Exercise directions: Below are records; reproduce exactly the lines from the first through the one containing "export CORE_MARGIN = 4".

Records provided:
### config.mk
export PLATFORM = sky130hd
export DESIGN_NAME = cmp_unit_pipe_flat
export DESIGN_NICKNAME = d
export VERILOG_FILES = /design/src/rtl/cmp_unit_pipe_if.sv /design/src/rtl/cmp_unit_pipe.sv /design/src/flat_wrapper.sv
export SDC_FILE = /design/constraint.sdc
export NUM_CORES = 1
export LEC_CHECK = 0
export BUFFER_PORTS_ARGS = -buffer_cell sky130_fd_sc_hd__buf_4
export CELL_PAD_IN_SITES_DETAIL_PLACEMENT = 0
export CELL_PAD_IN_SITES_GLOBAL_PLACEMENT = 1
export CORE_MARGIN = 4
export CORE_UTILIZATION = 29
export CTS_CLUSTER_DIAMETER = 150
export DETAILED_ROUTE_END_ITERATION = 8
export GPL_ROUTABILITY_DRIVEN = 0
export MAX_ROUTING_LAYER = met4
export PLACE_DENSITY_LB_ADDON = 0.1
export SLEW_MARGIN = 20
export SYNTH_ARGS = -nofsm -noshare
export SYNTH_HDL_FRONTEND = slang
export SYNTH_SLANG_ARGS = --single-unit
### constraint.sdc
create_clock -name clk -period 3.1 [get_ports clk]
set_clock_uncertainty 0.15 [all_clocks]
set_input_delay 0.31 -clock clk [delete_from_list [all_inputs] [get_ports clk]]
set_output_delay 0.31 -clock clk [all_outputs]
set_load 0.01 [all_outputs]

Solution to the exercise:
### config.mk
export PLATFORM = sky130hd
export DESIGN_NAME = cmp_unit_pipe_flat
export DESIGN_NICKNAME = d
export VERILOG_FILES = /design/src/rtl/cmp_unit_pipe_if.sv /design/src/rtl/cmp_unit_pipe.sv /design/src/flat_wrapper.sv
export SDC_FILE = /design/constraint.sdc
export NUM_CORES = 1
export LEC_CHECK = 0
export BUFFER_PORTS_ARGS = -buffer_cell sky130_fd_sc_hd__buf_4
export CELL_PAD_IN_SITES_DETAIL_PLACEMENT = 0
export CELL_PAD_IN_SITES_GLOBAL_PLACEMENT = 1
export CORE_MARGIN = 4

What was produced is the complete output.